# [Working data]
--- START ---

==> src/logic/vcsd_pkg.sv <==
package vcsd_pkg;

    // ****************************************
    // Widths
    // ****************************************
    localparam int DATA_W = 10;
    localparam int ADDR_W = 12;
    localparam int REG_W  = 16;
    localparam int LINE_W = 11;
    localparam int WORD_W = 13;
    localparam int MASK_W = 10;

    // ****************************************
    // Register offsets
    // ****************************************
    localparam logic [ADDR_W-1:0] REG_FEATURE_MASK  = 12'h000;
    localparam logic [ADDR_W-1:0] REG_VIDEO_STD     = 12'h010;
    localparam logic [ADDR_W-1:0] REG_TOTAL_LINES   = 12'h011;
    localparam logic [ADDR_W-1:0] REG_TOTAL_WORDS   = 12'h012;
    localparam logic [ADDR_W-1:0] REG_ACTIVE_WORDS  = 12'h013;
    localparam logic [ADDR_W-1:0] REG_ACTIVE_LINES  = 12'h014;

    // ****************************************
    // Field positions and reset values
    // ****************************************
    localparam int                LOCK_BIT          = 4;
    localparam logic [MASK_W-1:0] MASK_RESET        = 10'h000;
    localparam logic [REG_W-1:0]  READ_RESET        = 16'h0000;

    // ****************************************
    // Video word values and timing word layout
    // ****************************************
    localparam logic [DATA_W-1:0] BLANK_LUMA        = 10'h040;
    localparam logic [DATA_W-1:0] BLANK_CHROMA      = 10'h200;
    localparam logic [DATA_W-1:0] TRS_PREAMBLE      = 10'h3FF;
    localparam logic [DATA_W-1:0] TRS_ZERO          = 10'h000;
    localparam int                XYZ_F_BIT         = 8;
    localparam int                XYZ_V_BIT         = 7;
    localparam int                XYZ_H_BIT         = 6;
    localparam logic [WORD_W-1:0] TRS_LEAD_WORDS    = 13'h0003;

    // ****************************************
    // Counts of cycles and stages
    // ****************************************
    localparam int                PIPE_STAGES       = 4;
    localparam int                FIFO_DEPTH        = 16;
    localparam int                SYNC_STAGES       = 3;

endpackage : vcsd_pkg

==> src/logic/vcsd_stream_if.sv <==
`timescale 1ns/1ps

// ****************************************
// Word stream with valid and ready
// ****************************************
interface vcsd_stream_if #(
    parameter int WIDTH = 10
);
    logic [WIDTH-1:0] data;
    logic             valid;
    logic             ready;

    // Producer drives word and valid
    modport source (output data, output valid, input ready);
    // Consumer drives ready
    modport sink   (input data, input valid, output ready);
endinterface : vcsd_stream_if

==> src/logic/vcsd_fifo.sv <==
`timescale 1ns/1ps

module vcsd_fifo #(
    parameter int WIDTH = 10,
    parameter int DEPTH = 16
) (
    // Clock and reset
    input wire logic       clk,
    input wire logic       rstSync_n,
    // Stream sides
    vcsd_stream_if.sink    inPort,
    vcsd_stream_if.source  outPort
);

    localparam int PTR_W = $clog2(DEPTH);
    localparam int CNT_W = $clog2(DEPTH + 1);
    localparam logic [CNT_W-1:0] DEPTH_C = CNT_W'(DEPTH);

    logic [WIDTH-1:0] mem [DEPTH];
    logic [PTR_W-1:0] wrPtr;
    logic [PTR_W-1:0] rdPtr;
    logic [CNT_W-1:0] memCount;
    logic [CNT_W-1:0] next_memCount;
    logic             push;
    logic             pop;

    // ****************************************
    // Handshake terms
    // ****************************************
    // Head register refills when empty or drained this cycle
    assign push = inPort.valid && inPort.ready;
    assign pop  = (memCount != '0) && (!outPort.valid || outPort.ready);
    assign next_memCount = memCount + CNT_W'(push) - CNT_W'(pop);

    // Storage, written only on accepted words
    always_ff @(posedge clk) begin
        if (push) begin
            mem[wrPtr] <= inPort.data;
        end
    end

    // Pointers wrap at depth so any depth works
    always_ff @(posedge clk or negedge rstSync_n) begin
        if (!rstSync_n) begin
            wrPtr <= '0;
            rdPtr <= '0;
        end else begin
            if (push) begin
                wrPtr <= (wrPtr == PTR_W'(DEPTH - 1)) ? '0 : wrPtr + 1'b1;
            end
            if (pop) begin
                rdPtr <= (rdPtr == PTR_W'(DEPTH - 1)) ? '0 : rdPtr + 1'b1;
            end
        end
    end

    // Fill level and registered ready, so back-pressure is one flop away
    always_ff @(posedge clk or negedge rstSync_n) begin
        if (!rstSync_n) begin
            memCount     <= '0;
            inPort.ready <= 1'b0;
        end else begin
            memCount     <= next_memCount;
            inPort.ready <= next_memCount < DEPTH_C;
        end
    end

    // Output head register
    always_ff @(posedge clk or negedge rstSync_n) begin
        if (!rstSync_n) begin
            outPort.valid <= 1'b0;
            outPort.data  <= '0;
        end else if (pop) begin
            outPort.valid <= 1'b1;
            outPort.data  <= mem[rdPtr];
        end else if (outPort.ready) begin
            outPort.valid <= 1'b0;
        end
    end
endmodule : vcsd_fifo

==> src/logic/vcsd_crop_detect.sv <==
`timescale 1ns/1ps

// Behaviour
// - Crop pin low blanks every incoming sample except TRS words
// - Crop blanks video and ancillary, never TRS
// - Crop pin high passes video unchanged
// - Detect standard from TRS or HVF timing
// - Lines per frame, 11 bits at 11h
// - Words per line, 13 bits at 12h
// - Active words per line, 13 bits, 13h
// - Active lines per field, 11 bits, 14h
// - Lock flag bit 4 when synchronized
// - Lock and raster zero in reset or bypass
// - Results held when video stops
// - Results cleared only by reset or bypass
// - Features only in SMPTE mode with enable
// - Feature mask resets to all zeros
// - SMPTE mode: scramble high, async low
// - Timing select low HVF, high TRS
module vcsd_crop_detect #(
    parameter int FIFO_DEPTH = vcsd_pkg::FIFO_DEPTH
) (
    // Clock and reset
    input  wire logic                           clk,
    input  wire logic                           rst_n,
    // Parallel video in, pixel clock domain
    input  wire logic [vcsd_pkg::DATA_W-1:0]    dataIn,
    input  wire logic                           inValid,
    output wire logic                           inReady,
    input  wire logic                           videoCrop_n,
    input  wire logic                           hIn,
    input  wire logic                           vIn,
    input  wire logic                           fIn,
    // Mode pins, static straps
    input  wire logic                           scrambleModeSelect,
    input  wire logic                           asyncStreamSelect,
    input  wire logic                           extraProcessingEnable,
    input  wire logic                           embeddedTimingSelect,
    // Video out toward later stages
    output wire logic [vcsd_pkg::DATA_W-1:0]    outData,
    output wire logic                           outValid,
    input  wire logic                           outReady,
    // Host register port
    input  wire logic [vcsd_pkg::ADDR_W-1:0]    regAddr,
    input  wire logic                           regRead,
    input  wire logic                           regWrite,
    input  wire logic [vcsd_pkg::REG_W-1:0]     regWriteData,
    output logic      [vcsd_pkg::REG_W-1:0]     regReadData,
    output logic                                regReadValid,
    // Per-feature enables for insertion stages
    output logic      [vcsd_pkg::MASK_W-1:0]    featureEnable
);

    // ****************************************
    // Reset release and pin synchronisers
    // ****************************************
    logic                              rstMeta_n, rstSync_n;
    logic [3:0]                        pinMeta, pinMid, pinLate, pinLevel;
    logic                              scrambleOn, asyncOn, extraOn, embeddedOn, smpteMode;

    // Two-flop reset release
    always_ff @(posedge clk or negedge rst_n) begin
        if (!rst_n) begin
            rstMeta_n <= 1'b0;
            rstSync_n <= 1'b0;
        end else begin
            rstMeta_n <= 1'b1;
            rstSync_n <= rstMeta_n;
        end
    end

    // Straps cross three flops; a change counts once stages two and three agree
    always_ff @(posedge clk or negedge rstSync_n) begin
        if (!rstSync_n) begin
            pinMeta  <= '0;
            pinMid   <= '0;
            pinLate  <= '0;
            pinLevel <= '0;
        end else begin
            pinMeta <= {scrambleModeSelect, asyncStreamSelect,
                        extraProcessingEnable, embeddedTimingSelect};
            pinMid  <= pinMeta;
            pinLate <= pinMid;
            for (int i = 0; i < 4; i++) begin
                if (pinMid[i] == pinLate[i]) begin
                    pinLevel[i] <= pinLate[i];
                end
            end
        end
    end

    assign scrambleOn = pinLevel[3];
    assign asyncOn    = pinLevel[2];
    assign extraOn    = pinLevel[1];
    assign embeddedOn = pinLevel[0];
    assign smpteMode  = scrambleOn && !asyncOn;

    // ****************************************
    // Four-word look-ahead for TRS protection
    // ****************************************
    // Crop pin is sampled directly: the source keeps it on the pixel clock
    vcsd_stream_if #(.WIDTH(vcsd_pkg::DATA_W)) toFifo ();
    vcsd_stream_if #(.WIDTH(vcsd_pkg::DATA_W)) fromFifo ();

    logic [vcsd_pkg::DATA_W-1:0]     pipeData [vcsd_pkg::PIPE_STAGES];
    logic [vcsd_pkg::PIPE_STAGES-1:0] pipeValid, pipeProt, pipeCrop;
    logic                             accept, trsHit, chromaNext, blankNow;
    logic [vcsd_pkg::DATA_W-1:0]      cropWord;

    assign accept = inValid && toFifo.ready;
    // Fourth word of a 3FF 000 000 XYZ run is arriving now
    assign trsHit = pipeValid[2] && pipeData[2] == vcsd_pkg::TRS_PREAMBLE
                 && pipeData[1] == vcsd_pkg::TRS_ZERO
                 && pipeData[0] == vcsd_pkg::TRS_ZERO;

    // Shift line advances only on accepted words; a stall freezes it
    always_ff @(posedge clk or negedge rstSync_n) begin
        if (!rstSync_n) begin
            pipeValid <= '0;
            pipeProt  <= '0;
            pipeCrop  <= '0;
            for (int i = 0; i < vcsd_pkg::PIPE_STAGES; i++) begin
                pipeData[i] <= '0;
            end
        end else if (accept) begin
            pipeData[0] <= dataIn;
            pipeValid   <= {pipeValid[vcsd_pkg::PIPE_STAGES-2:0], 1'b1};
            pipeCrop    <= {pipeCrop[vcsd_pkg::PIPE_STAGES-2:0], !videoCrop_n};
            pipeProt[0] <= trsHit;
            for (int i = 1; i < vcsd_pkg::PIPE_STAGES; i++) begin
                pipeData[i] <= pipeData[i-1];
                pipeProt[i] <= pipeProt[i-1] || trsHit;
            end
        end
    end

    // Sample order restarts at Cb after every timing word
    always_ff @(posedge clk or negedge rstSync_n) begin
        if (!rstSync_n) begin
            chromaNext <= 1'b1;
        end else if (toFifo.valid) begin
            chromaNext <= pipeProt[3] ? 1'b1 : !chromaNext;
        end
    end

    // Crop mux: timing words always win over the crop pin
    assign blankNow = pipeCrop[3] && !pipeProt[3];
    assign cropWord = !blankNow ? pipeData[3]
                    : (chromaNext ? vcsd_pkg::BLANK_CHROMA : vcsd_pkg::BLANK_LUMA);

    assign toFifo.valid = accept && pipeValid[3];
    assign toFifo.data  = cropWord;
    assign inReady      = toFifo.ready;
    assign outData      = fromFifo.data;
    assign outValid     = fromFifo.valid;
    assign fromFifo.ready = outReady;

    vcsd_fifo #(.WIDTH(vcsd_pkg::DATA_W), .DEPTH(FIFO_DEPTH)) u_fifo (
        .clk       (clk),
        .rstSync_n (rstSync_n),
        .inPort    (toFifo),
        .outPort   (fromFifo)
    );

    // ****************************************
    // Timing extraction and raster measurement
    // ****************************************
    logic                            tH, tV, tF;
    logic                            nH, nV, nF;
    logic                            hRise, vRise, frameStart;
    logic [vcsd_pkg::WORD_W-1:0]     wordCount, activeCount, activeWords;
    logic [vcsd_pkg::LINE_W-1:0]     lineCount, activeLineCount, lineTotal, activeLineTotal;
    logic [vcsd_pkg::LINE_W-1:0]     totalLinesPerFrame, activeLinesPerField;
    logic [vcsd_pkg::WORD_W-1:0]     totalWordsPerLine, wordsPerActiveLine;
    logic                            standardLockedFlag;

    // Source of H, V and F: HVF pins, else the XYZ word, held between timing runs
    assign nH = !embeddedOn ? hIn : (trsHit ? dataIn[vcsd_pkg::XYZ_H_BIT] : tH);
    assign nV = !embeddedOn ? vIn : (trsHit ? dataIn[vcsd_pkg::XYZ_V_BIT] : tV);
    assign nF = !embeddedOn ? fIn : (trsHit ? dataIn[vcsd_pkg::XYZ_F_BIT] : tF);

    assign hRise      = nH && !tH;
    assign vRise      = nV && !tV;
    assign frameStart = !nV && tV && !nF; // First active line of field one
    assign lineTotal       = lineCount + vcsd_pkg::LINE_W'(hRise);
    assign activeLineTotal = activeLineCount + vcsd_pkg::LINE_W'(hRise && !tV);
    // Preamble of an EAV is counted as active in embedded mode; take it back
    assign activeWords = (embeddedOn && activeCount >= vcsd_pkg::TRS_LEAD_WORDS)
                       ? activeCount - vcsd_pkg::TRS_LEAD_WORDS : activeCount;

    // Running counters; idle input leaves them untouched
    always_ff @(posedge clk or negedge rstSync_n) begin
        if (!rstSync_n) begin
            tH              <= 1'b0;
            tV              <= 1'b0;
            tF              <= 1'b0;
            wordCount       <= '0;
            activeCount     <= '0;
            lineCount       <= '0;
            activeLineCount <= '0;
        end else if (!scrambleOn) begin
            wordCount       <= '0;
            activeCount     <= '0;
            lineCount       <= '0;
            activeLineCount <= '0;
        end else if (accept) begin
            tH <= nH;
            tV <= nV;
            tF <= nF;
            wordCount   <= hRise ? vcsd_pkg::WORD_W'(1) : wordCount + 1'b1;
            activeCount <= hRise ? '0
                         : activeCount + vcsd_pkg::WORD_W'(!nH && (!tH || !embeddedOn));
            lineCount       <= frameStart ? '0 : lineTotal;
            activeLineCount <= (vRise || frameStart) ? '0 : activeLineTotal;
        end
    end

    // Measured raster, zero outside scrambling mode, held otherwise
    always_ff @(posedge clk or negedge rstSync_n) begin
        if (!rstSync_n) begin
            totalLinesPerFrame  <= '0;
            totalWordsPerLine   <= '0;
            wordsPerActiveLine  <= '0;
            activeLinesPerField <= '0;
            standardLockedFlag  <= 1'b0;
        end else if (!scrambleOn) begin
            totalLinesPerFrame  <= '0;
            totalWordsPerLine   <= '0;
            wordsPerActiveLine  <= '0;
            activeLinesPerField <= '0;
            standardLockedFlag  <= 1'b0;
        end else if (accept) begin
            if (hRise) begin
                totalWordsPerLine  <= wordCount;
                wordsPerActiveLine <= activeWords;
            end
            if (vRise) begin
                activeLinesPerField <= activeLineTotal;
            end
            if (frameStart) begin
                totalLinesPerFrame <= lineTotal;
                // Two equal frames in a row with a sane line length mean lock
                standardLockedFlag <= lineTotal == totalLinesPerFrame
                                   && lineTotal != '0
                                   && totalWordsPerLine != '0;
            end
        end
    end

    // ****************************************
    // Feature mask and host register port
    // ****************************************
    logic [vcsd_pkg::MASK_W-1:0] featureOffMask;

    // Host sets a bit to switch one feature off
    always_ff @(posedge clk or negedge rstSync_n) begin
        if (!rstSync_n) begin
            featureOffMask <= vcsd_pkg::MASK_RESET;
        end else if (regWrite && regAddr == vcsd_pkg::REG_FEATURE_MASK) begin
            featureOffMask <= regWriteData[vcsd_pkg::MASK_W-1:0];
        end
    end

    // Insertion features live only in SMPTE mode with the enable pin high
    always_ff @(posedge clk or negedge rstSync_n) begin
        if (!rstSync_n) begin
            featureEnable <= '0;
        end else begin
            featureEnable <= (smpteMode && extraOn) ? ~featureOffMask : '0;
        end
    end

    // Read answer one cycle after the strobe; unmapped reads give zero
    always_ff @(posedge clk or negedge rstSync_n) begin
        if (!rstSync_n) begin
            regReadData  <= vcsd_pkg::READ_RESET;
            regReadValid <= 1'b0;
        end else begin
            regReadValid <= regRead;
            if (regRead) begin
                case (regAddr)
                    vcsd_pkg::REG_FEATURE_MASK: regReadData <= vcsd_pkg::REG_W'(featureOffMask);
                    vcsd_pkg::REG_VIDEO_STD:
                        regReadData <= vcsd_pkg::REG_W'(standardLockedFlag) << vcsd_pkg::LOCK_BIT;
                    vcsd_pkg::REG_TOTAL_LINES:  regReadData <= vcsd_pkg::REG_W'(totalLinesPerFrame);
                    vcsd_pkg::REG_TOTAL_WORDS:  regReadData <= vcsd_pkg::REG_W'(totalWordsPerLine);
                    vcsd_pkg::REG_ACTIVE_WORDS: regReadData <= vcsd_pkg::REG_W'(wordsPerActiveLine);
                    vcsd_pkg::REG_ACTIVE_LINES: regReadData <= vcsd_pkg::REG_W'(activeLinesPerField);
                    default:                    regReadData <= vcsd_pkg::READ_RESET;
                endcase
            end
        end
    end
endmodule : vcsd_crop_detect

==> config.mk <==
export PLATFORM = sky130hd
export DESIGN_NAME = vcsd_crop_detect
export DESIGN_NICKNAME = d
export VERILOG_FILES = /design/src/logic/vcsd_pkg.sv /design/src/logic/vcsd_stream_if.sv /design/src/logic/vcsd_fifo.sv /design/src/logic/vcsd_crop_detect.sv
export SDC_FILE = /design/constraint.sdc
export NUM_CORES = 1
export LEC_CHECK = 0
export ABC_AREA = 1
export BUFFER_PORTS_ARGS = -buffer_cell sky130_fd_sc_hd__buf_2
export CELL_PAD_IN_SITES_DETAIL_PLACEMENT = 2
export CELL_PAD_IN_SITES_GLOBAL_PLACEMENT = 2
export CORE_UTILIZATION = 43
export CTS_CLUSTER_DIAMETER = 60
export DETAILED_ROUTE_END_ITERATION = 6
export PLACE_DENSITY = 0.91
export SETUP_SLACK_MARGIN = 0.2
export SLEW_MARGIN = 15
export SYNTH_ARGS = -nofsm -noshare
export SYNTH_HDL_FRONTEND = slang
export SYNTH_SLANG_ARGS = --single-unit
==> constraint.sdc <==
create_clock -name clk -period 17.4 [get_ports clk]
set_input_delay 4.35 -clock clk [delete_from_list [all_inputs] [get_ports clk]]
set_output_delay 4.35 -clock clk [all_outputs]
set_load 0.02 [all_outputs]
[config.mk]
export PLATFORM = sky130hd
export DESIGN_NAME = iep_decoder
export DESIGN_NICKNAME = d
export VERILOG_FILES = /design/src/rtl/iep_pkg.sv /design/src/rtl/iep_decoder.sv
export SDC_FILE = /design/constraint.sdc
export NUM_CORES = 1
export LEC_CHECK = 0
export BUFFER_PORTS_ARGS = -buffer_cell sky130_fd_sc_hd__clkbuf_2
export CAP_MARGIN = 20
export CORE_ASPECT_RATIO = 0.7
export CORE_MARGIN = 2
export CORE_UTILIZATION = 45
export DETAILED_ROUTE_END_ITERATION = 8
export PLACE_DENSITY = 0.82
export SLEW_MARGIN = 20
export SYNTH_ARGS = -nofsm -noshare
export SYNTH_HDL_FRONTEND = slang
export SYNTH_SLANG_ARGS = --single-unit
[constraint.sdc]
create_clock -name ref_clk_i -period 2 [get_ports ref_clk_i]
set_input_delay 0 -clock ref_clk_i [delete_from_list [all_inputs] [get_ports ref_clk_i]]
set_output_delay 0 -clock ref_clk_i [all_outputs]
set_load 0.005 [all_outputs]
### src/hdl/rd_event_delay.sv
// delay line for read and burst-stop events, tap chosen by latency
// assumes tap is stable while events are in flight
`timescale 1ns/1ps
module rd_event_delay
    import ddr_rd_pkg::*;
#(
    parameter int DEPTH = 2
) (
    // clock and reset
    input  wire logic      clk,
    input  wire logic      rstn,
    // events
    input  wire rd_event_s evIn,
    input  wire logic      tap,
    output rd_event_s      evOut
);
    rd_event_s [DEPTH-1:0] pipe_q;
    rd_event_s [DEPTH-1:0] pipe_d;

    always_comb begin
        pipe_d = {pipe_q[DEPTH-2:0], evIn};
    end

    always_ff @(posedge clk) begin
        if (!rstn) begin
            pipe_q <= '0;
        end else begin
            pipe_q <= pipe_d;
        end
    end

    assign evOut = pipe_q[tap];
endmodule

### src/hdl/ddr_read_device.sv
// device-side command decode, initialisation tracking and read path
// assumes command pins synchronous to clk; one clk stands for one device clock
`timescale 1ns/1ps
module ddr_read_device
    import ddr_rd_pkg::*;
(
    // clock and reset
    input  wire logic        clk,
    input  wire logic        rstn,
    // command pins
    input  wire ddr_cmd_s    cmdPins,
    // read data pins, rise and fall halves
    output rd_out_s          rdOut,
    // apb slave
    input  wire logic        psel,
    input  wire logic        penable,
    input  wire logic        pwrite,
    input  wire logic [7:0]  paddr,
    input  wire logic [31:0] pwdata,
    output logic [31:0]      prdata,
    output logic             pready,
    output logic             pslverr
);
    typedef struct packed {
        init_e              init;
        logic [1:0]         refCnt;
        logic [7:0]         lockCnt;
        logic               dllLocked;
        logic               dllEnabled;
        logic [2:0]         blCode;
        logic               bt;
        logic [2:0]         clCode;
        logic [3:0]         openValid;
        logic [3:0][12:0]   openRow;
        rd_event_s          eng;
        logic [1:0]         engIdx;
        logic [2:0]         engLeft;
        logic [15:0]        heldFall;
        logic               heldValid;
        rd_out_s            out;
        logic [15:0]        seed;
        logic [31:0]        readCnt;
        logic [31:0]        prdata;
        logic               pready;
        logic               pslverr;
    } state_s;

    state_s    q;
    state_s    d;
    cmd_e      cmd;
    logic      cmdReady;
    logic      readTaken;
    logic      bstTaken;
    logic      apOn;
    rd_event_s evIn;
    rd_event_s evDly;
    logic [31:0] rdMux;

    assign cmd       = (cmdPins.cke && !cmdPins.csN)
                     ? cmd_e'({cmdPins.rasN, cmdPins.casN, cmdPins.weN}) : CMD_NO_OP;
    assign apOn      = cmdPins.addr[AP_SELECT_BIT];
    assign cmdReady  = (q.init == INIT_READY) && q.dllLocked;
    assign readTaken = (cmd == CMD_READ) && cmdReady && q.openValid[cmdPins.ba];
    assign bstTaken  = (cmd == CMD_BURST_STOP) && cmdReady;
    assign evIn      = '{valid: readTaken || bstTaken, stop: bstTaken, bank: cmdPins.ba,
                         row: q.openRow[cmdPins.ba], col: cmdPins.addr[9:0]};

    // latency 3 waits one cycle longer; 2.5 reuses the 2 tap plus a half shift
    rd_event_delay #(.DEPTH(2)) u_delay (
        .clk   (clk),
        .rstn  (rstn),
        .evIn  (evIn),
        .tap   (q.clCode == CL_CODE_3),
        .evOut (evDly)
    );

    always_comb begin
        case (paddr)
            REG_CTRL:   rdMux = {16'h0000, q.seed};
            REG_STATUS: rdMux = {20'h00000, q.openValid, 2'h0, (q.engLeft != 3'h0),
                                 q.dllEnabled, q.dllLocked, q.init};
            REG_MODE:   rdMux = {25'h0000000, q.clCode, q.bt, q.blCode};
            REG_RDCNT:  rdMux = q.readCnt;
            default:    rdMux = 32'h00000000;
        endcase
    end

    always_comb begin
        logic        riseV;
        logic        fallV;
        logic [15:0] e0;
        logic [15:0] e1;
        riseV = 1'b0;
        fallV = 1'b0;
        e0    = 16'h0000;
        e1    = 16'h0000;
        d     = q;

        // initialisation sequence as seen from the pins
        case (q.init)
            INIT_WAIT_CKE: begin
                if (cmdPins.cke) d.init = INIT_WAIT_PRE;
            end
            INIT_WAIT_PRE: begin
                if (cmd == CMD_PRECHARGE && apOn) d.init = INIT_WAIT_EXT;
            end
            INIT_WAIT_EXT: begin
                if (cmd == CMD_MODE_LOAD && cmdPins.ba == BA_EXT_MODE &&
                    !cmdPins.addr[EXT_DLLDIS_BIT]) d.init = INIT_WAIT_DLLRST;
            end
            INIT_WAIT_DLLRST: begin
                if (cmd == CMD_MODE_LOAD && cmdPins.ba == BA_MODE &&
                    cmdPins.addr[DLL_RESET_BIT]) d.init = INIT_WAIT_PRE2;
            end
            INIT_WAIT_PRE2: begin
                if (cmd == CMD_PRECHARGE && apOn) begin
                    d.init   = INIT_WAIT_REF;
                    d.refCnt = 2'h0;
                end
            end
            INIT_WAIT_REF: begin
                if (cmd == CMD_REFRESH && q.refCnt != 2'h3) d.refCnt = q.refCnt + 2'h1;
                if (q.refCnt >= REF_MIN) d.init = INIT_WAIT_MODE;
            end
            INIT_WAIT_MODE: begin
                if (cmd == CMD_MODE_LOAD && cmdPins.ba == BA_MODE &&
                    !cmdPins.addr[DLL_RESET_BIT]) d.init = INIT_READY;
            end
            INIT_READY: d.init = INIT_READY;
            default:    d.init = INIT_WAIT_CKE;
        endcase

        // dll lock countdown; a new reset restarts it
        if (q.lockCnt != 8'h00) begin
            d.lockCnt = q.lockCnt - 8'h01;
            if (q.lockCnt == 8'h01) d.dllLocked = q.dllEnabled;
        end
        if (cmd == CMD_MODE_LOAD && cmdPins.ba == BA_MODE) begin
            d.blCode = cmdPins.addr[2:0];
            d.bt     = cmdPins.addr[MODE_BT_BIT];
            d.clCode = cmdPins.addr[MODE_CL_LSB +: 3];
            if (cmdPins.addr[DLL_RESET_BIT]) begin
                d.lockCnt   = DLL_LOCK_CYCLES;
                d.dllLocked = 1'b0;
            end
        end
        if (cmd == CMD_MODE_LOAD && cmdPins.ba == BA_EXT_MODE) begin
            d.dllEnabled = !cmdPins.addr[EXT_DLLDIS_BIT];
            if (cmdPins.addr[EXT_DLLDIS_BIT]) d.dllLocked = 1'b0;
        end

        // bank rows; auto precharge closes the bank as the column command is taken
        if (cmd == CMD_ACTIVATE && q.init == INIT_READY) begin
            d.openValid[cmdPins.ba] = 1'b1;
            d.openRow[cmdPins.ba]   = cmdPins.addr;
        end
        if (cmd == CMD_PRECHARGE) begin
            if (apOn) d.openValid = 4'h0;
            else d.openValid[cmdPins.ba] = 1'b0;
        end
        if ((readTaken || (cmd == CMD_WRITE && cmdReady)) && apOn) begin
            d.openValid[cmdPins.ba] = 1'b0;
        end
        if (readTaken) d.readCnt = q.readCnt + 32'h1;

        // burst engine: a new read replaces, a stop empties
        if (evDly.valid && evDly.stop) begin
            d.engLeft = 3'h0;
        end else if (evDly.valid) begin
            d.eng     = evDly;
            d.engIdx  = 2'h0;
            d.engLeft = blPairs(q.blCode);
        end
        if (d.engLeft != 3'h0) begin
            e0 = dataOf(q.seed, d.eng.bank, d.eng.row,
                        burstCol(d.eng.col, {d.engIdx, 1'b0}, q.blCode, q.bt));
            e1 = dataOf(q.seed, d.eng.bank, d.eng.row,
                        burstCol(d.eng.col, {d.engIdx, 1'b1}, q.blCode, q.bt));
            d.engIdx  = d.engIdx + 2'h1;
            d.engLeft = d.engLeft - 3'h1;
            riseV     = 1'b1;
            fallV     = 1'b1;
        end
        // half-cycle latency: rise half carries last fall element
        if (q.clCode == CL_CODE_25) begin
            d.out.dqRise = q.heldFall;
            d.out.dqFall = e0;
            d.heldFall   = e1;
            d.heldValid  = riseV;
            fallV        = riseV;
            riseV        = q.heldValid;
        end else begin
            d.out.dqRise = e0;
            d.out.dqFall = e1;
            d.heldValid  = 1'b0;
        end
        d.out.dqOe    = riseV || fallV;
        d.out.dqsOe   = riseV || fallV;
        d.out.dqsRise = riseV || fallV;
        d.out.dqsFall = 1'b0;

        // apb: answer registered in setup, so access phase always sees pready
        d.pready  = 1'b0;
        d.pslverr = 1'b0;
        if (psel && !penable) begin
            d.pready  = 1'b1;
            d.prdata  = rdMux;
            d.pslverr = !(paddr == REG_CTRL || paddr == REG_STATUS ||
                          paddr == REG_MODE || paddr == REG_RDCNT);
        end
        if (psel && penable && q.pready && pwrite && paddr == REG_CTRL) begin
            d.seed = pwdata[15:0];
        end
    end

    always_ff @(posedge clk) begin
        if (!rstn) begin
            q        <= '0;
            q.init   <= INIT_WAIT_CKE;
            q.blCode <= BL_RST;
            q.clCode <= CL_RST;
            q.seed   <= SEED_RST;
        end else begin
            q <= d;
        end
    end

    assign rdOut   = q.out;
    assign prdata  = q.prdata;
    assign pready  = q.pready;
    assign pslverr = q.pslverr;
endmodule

--- END ---

# [Work task]
A complete answer lists each line of the data that holds the word "activeWords".

# [Exercise output]
    logic [vcsd_pkg::WORD_W-1:0]     wordCount, activeCount, activeWords;
    assign activeWords = (embeddedOn && activeCount >= vcsd_pkg::TRS_LEAD_WORDS)
                wordsPerActiveLine <= activeWords;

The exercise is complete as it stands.